• Task details
Please state the number of lines in the records below that contain the string "startSync", and nothing further.

========

This design comes from an exercise in tuning for small area on the open sky130 flow, not from production work.
Function not checked in this run: the RTL went through the layout flow alone.
Power and IR drop assume default switching activity.

File: flow/design.v
package robotSensePkg;
	typedef enum logic [2:0] {
		AXIS_PROP_LEFT,
		AXIS_PROP_RIGHT,
		AXIS_ODO_LEFT,
		AXIS_ODO_RIGHT,
		AXIS_GRIPPER,
		AXIS_RAKE_LEFT,
		AXIS_RAKE_RIGHT
	} axisIdx_t;
	typedef enum logic [3:0] {
		REG_STATUS       = 4'd0,
		REG_SPEED0       = 4'd1,
		REG_SPEED1       = 4'd2,
		REG_SPEED2       = 4'd3,
		REG_SPEED3       = 4'd4,
		REG_SPEED4       = 4'd5,
		REG_SPEED5       = 4'd6,
		REG_SPEED6       = 4'd7,
		REG_BEACON_START = 4'd8,
		REG_BEACON_END   = 4'd9,
		REG_CONFIG       = 4'd10,
		REG_WINDOW       = 4'd11
	} regAddr_t;
	typedef enum logic [1:0] {
		WAIT,
		RECEPTION,
		GLITCH
	} beaconState_t;
	typedef struct packed {
		logic phaseA;
		logic phaseB;
	} encoderPins_t;
	typedef struct packed {
		logic [16-1:0] speed;
		logic                   forward;
	} speedSample_t;
	typedef struct packed {
		logic [16-1:0] startAngle;
		logic [16-1:0] endAngle;
		logic                   turn;
	} beaconResult_t;
	typedef struct packed {
		logic left;
		logic right;
		logic gripper;
		logic rakeLeft;
		logic rakeRight;
	} limitSwitches_t;
	typedef struct packed {
		logic                   strobe;
		regAddr_t               addr;
		logic [16-1:0] data;
	} regWrite_t;
	typedef struct packed {
		logic [1:0]             intEnable;
		logic [1:0]             auxOut;
		logic [16-1:0] windowUnits;
	} robotConfig_t;
endpackage
`timescale 1ns/1ps
module encoderChannel (
	input  logic         CLOCK_50,
	input  logic         reset,
	input  robotSensePkg::encoderPins_t pins,
	input  logic         invert,
	input  logic         windowEnd,
	output robotSensePkg::speedSample_t speed
);
	logic [1:0]                  syncPipe [2];
	robotSensePkg::encoderPins_t lastPins;
	robotSensePkg::encoderPins_t pinsNow;
	robotSensePkg::encoderPins_t rise;
	logic [16-1:0] edgeCount [2];
	logic [16:0]   countSum;
	assign pinsNow = syncPipe[2-1];
	assign rise = robotSensePkg::encoderPins_t'(pinsNow & ~lastPins);
	always_ff @(posedge CLOCK_50 or posedge reset) begin
		if (reset) begin
			for (int s = 0; s < 2; s++) begin
				syncPipe[s] <= '0;
			end
			lastPins <= '0;
		end else begin
			syncPipe[0] <= pins;
			for (int s = 1; s < 2; s++) begin
				syncPipe[s] <= syncPipe[s-1];
			end
			lastPins <= pinsNow;
		end
	end
	always_ff @(posedge CLOCK_50 or posedge reset) begin
		if (reset) begin
			for (int c = 0; c < 2; c++) begin
				edgeCount[c] <= '0;
			end
		end else begin
			for (int c = 0; c < 2; c++) begin
				if (windowEnd)
					edgeCount[c] <= {{(16-1){1'b0}}, rise[c]};
				else if (rise[c] && edgeCount[c] != '1)
					edgeCount[c] <= edgeCount[c] + 1'b1;
			end
		end
	end
	assign countSum = {1'b0, edgeCount[0]} + {1'b0, edgeCount[1]};
	always_ff @(posedge CLOCK_50 or posedge reset) begin
		if (reset) begin
			speed <= '0;
		end else begin
			if (windowEnd)
				speed.speed <= countSum[16:1];
			if (rise.phaseA)
				speed.forward <= pinsNow.phaseB ^ invert;
		end
	end
endmodule
`timescale 1ns/1ps
module speedMeter (
	input  logic                                  CLOCK_50,
	input  logic                                  reset,
	input  logic [2*7-1:0]               encoders,
	input  logic         [16-1:0]        windowUnits,
	input  logic                                  windowRestart,
	output logic [7*(16+1)-1:0] speeds
);
	localparam logic [7-1:0] invertMask = 7'b0000110;
	logic [16-1:0] unitsEff;
	logic [31:0]            windowLength;
	logic [31:0]            cycleCount;
	logic                   windowEnd;
	assign unitsEff = (windowUnits == '0) ? {{(16-1){1'b0}}, 1'b1} : windowUnits;
	assign windowLength = 32'(unitsEff) * 32'(100);
	assign windowEnd = (cycleCount >= windowLength - 32'd1);
	always_ff @(posedge CLOCK_50 or posedge reset) begin
		if (reset)
			cycleCount <= '0;
		else if (windowRestart || windowEnd)
			cycleCount <= '0;
		else
			cycleCount <= cycleCount + 32'd1;
	end
	for (genvar i = 0; i < 7; i++) begin : gAxis
		encoderChannel channel_i (
			.CLOCK_50  (CLOCK_50),
			.reset     (reset),
			.pins      (encoders[2*i +: 2]),
			.invert    (invertMask[i]),
			.windowEnd (windowEnd),
			.speed     (speeds[i*(16+1) +: 16+1])
		);
	end
endmodule
`timescale 1ns/1ps
module beaconCapture (
	input  logic          CLOCK_50,
	input  logic          reset,
	input  logic          sign,
	input  logic          sync,
	input  logic          turretTick,
	output robotSensePkg::beaconResult_t beacon
);
	localparam int holdWidth = $clog2(20 + 1);
	logic [2:0]             syncPipe [2];
	logic [2:0]             inNow;
	logic [1:0]             lastEdge;
	logic                   signNow;
	logic                   syncRise;
	logic                   tickRise;
	logic [16-1:0] angle;
	logic [16-1:0] pendStart;
	logic [16-1:0] pendEnd;
	logic [holdWidth-1:0]   holdCount;
	logic                   holdDone;
	robotSensePkg::beaconState_t           state;
	robotSensePkg::beaconState_t           nextState;
	assign inNow = syncPipe[2-1];
	assign signNow = inNow[2];
	assign syncRise = inNow[1] & ~lastEdge[1];
	assign tickRise = inNow[0] & ~lastEdge[0];
	always_ff @(posedge CLOCK_50 or posedge reset) begin
		if (reset) begin
			for (int s = 0; s < 2; s++) begin
				syncPipe[s] <= '0;
			end
			lastEdge <= '0;
		end else begin
			syncPipe[0] <= {sign, sync, turretTick};
			for (int s = 1; s < 2; s++) begin
				syncPipe[s] <= syncPipe[s-1];
			end
			lastEdge <= inNow[1:0];
		end
	end
	always_ff @(posedge CLOCK_50 or posedge reset) begin
		if (reset)
			angle <= '0;
		else if (syncRise)
			angle <= '0;
		else if (tickRise)
			angle <= angle + 1'b1;
	end
	assign holdDone = tickRise && (holdCount == holdWidth'(20 - 1));
	always_comb begin
		nextState = state;
		case (state)
			robotSensePkg::WAIT: begin
				if (signNow)
					nextState = robotSensePkg::RECEPTION;
			end
			robotSensePkg::RECEPTION: begin
				if (!signNow)
					nextState = robotSensePkg::GLITCH;
			end
			robotSensePkg::GLITCH: begin
				if (signNow)
					nextState = robotSensePkg::RECEPTION;
				else if (holdDone)
					nextState = robotSensePkg::WAIT;
			end
			default: nextState = robotSensePkg::WAIT;
		endcase
	end
	always_ff @(posedge CLOCK_50 or posedge reset) begin
		if (reset) begin
			state <= robotSensePkg::WAIT;
			holdCount <= '0;
			beacon <= '0;
		end else begin
			state <= nextState;
			if (state == robotSensePkg::RECEPTION && nextState == robotSensePkg::GLITCH)
				holdCount <= '0;
			else if (state == robotSensePkg::GLITCH && tickRise)
				holdCount <= holdCount + 1'b1;
			if (state == robotSensePkg::GLITCH && nextState == robotSensePkg::WAIT) begin
				beacon.startAngle <= pendStart;
				beacon.endAngle <= pendEnd;
			end
			if (syncRise)
				beacon.turn <= ~beacon.turn;
		end
	end
	always_ff @(posedge CLOCK_50) begin
		if (state == robotSensePkg::WAIT && nextState == robotSensePkg::RECEPTION)
			pendStart <= angle;
		if (state == robotSensePkg::RECEPTION && nextState == robotSensePkg::GLITCH)
			pendEnd <= angle;
	end
endmodule
`timescale 1ns/1ps
module sensorRegs (
	input  logic                           CLOCK_50,
	input  logic                           reset,
	input  robotSensePkg::regWrite_t                      regWrite,
	input  robotSensePkg::regAddr_t                       regReadAddr,
	input  logic [7*(16+1)-1:0]      speeds,
	input  robotSensePkg::beaconResult_t                  beacon,
	input  robotSensePkg::limitSwitches_t                 limits,
	input  logic                           startCord,
	input  logic         [1:0]             keys,
	input  logic                           id,
	output logic         [16-1:0] regReadData,
	output robotSensePkg::robotConfig_t                   robotConfig,
	output logic                           windowRestart,
	output logic                           int1,
	output logic                           int2
);
	logic [8:0]             syncPipe [2];
	logic [8:0]             pinsNow;
	robotSensePkg::limitSwitches_t         limitsSync;
	logic                   startSync;
	logic                   idSync;
	logic [1:0]             keysSync;
	logic [16-1:0] statusWord;
	logic [16-1:0] readWord;
	robotSensePkg::axisIdx_t               readAxis;
	always_ff @(posedge CLOCK_50 or posedge reset) begin
		if (reset) begin
			for (int s = 0; s < 2; s++) begin
				syncPipe[s] <= '0;
			end
		end else begin
			syncPipe[0] <= {keys, startCord, id, limits};
			for (int s = 1; s < 2; s++) begin
				syncPipe[s] <= syncPipe[s-1];
			end
		end
	end
	assign pinsNow = syncPipe[2-1];
	assign limitsSync = robotSensePkg::limitSwitches_t'(pinsNow[4:0]);
	assign idSync = pinsNow[5];
	assign startSync = pinsNow[6];
	assign keysSync = pinsNow[8:7];
	always_ff @(posedge CLOCK_50 or posedge reset) begin
		if (reset) begin
			robotConfig.intEnable <= '0;
			robotConfig.auxOut <= '0;
			robotConfig.windowUnits <= 16'(5000);
			windowRestart <= 1'b0;
		end else begin
			windowRestart <= regWrite.strobe && regWrite.addr == robotSensePkg::REG_WINDOW;
			if (regWrite.strobe && regWrite.addr == robotSensePkg::REG_CONFIG) begin
				robotConfig.intEnable <= regWrite.data[1:0];
				robotConfig.auxOut <= regWrite.data[5:4];
			end
			if (regWrite.strobe && regWrite.addr == robotSensePkg::REG_WINDOW)
				robotConfig.windowUnits <= regWrite.data;
		end
	end
	assign int1 = robotConfig.intEnable[0] ? keysSync[0] : 1'b1;
	assign int2 = robotConfig.intEnable[1] ? keysSync[1] : 1'b1;
	assign statusWord = {
		beacon.turn, 1'b0, startSync,
		limitsSync.rakeRight, limitsSync.rakeLeft, limitsSync.gripper,
		limitsSync.right, limitsSync.left,
		speeds[int'(robotSensePkg::AXIS_ODO_RIGHT)*(16+1)], speeds[int'(robotSensePkg::AXIS_ODO_LEFT)*(16+1)],
		speeds[int'(robotSensePkg::AXIS_GRIPPER)*(16+1)],
		speeds[int'(robotSensePkg::AXIS_RAKE_RIGHT)*(16+1)], speeds[int'(robotSensePkg::AXIS_RAKE_LEFT)*(16+1)],
		speeds[int'(robotSensePkg::AXIS_PROP_RIGHT)*(16+1)], speeds[int'(robotSensePkg::AXIS_PROP_LEFT)*(16+1)],
		idSync
	};
	assign readAxis = robotSensePkg::axisIdx_t'(regReadAddr - robotSensePkg::REG_SPEED0);
	always_comb begin
		readWord = '0;
		case (regReadAddr)
			robotSensePkg::REG_STATUS: readWord = statusWord;
			robotSensePkg::REG_SPEED0, robotSensePkg::REG_SPEED1, robotSensePkg::REG_SPEED2, robotSensePkg::REG_SPEED3,
			robotSensePkg::REG_SPEED4, robotSensePkg::REG_SPEED5, robotSensePkg::REG_SPEED6: readWord = speeds[int'(readAxis)*(16+1)+1 +: 16];
			robotSensePkg::REG_BEACON_START: readWord = beacon.startAngle;
			robotSensePkg::REG_BEACON_END: readWord = beacon.endAngle;
			robotSensePkg::REG_CONFIG: readWord = {10'b0, robotConfig.auxOut, 2'b0, robotConfig.intEnable};
			robotSensePkg::REG_WINDOW: readWord = robotConfig.windowUnits;
			default: readWord = '0;
		endcase
	end
	always_ff @(posedge CLOCK_50 or posedge reset) begin
		if (reset)
			regReadData <= '0;
		else
			regReadData <= readWord;
	end
endmodule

========

• Solution
3